REQUIRED ACTION: Among the entries below, count the lines where the string "under" occurs, and give only the number.

[Records from a data source]

---

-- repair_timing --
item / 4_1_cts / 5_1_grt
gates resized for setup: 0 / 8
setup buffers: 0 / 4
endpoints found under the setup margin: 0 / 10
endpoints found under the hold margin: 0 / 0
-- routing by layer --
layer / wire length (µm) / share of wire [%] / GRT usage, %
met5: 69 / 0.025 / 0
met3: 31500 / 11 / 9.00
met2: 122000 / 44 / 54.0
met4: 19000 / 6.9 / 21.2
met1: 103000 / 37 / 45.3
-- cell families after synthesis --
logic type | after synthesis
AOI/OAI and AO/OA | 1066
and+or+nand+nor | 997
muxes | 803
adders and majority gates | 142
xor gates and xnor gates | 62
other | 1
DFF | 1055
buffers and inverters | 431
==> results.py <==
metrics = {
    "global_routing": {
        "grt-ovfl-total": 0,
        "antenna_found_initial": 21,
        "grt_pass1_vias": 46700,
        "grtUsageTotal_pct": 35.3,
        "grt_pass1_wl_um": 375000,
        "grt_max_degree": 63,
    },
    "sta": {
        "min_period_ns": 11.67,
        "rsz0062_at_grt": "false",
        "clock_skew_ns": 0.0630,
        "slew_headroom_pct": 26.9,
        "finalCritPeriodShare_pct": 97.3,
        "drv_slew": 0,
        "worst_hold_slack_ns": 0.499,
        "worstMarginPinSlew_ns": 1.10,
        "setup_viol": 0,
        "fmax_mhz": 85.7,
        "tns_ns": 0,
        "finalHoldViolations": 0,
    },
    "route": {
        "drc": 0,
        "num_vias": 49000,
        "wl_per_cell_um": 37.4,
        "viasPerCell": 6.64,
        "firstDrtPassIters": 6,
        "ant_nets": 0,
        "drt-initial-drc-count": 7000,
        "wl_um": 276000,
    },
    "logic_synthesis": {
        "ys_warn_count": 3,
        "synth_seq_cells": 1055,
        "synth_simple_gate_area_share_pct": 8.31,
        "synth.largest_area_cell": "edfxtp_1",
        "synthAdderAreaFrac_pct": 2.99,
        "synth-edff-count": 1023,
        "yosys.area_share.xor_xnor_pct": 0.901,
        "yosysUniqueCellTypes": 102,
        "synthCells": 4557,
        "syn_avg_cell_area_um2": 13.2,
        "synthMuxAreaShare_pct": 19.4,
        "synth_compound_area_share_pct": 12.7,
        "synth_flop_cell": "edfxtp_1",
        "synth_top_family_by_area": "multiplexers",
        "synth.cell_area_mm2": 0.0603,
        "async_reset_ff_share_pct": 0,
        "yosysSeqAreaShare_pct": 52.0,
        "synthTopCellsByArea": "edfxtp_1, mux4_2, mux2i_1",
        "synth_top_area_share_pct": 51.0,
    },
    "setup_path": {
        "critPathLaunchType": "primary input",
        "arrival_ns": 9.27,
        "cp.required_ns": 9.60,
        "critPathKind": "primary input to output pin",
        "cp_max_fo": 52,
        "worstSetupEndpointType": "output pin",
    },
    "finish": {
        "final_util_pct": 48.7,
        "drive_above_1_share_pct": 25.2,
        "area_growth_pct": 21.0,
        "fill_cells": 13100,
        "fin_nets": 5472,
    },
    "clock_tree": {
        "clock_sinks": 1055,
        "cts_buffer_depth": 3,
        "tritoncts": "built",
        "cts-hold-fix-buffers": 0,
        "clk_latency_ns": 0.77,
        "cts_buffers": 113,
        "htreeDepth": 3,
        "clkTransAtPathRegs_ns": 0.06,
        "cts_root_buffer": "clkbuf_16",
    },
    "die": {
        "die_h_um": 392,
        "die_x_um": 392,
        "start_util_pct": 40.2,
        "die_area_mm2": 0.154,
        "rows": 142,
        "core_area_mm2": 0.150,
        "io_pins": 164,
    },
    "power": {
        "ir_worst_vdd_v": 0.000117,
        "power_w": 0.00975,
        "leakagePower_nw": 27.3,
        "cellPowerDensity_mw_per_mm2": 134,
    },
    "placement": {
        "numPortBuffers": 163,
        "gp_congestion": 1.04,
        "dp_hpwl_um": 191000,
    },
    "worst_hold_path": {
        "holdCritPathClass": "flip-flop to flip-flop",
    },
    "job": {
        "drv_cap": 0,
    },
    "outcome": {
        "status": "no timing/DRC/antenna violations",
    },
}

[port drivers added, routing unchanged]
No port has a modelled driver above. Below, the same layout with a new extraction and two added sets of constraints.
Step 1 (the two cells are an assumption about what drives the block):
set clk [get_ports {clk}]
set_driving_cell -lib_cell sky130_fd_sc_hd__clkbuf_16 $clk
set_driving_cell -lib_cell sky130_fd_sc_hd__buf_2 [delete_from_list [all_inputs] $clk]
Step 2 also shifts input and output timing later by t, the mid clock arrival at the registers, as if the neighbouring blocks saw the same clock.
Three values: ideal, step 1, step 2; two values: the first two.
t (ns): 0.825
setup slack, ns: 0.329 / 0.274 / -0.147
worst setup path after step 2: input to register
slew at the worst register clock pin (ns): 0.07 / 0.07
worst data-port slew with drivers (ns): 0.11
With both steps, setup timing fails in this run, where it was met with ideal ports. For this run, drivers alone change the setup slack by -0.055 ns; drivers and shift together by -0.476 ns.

---

SOLUTION TO THE PROBLEM: 2